Figure 2.. TGF-β signaling in neural crest does not control the spatial pattern of mandibular bone resorption or tissue mineral density.

Micro-CT scanned mandibles from control and Tgfbr1^fl/fl;Wnt1-Cre E16.5 littermate embryos, (A, B) dorsal and (C, D) lateral views, and E18.5 littermate embryos, (E, F) dorsal and (G, H) lateral views. Tartrate resistant acid phosphatase (TRAP) stained mandibles from control and Tgfbr1^fl/fl;Wnt1-Cre E16.5 littermate embryos, (I, J) dorsal and (K, L) lateral views, and E18.5 littermate embryos, (M, N) dorsal and (O, P) lateral views. Micro-CT analysis of bone volume from (Q) E16.5 and (R) E18.5 control and Tgfbr1^fl/fl;Wnt1-Cre embryos and tissue mineral density from (S) E16.5 and (T) E18.5 control and Tgfbr1^fl/fl;Wnt1-Cre embryos.

Figure 3.. TGF-β signaling in neural crest controls the amount of mandibular bone resorption.

Adjacent transverse sections from mandibles were that stained with Masson’s Trichrome were stained with Tartrate Resistant Acid Phosphatase (TRAP), which stains bone resorption red, and methyl green from (A) control and (B) Tgfbr1^fl/fl;Wnt1-Cre E18.5 littermate embryos.
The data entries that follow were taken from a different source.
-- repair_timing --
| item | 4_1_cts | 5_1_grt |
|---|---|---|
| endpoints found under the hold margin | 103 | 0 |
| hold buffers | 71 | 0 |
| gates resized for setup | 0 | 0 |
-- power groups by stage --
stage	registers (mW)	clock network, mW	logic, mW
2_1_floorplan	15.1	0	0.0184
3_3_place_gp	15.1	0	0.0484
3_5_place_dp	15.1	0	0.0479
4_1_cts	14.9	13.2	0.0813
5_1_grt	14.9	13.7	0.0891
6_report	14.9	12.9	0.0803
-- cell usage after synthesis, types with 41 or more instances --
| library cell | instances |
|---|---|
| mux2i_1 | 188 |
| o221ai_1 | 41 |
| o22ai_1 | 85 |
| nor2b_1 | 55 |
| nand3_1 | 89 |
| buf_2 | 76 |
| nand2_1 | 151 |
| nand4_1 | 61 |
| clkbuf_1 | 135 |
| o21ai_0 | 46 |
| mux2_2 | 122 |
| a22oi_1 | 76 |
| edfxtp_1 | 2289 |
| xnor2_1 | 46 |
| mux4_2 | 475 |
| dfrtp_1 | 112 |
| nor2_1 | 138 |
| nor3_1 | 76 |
[src/rtl/core/cpe_pkg.sv]
// shared types, widths and constants of the color palette extractor
package cpe_pkg;

    localparam int TABLE_DEPTH   = 64;
    localparam int IDX_W         = $clog2(TABLE_DEPTH);
    localparam int CNT_W         = $clog2(TABLE_DEPTH + 1);

    localparam int COLOR_W        = 8;
    localparam int PIXEL_W        = 3 * COLOR_W;
    localparam int POS_W          = 12;
    localparam int TOL_W          = 18;
    localparam int MAXC_W         = 7;
    localparam int SHIFT_W        = 3;
    localparam int SQ_W           = 2 * COLOR_W;
    localparam int ENTRY_INDEX_W  = 6;
    localparam int USED_ENTRIES_W = 7;
    localparam int LIM_W          = (CNT_W > MAXC_W) ? CNT_W : MAXC_W;

    localparam int CFG_INDEX_W   = 2;
    localparam int CFG_DATA_W    = 18;

    localparam logic [TOL_W-1:0]   TOL_RESET   = TOL_W'(900);
    localparam logic [MAXC_W-1:0]  MAXC_RESET  = MAXC_W'(50);
    localparam logic [SHIFT_W-1:0] SHIFT_RESET = SHIFT_W'(2);

    typedef enum logic [CFG_INDEX_W-1:0] {
        CFG_TOLERANCE_SQ = 2'd0,
        CFG_MAX_COLORS   = 2'd1,
        CFG_SAMPLE_SHIFT = 2'd2
    } cfg_index_t;

    typedef enum logic [1:0] {
        ST_IDLE,
        ST_SCAN,
        ST_DONE
    } state_t;

    typedef struct packed {
        logic [COLOR_W-1:0] red;
        logic [COLOR_W-1:0] green;
        logic [COLOR_W-1:0] blue;
        logic [POS_W-1:0]   x_pos;
        logic [POS_W-1:0]   y_pos;
        logic               frame_start;
    } pixel_in_t;

    typedef struct packed {
        logic                      sampled;
        logic                      matched;
        logic                      added;
        logic                      dropped;
        logic [ENTRY_INDEX_W-1:0]  entry_index;
        logic [USED_ENTRIES_W-1:0] used_entries;
    } result_t;

endpackage
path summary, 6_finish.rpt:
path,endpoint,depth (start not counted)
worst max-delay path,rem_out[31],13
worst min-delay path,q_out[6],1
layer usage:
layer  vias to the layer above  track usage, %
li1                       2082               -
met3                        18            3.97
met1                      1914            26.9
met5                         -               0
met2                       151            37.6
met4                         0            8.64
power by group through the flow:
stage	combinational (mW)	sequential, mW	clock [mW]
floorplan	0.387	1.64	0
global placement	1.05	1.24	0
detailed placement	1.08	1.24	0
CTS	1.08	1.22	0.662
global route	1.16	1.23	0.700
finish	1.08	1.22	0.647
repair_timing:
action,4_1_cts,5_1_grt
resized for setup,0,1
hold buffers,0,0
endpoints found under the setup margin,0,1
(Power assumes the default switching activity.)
Sections were stained and analyzed from three different regions in the mandible: molar, incisor, and ventral. Zoomed in views from TRAP and methyl green stained ventral sections (black boxes) are shown for the (C) control and (D) Tgfbr1^fl/fl;Wnt1-Cre littermate E18.5 embryos. The sections were analyzed to determine if there were differences in the amount of bone resorption. There were significant differences in bone resorption, as analyzed by (E) osteoclast number per bone area (Oc.N/B.Ar) and (F) osteoclast perimeter per bone area (Oc.Pm/B.Ar), of an approximately 3.2-fold decrease for both in the Tgfbr1^fl/fl;Wnt1-Cre mice when compared to control. (G) Using RT-qPCR to assay for Rank mRNA as a marker for number of osteoclasts shows a significant 2.5-fold decrease in Tgfbr1^fl/fl;Wnt1-Cre at E18.5 when compared to controls. (H) Levels of Mmp9 mRNA shows a 0.64-fold decrease in Tgfbr1^fl/fl;Wnt1-Cre at E18.5 when compared to controls.

Figure 4.. TGF-β signaling in neural crest does not alter osteoblast-to-osteoclast signaling pathways through Rankl, Opg, or M-csf.

Well-known signaling factors from the osteoblast lineage to osteoclasts are Rankl, Opg, and M-csf. Using RT-qPCR to assay for (A) Rankl, (B) Opg, (C) Rankl/Opg, and (D) M-csf mRNA expression revealed no significant difference in Tgfbr1^fl/fl;Wnt1-Cre at E18.5 compared to controls. To inhibit TGFBR1 after the apoptosis in Tgfbr1^fl/fl;Wnt1-Cre mice from E10-E14.5, we injected a TGFBR1inhibitor (SB431542) to quail embryos at HH33, which by Carnegie staging is similar to an E15 mouse and therefore after the E10-E14.5 apoptosis. Embryos were collected at HH38 and stained with alizarin red, which stains calcified bone red. (E) In vehicle-treated control quail, the upper and lower jaws align, but in (F) TGFBR1inhibitor-injected quail the lower jaw is significantly shorter than the upper jaw. (G) The ratio of lower to upper jaw length is significantly less in the TGFBR1-inhibitor injected quail compared to the control injected quail.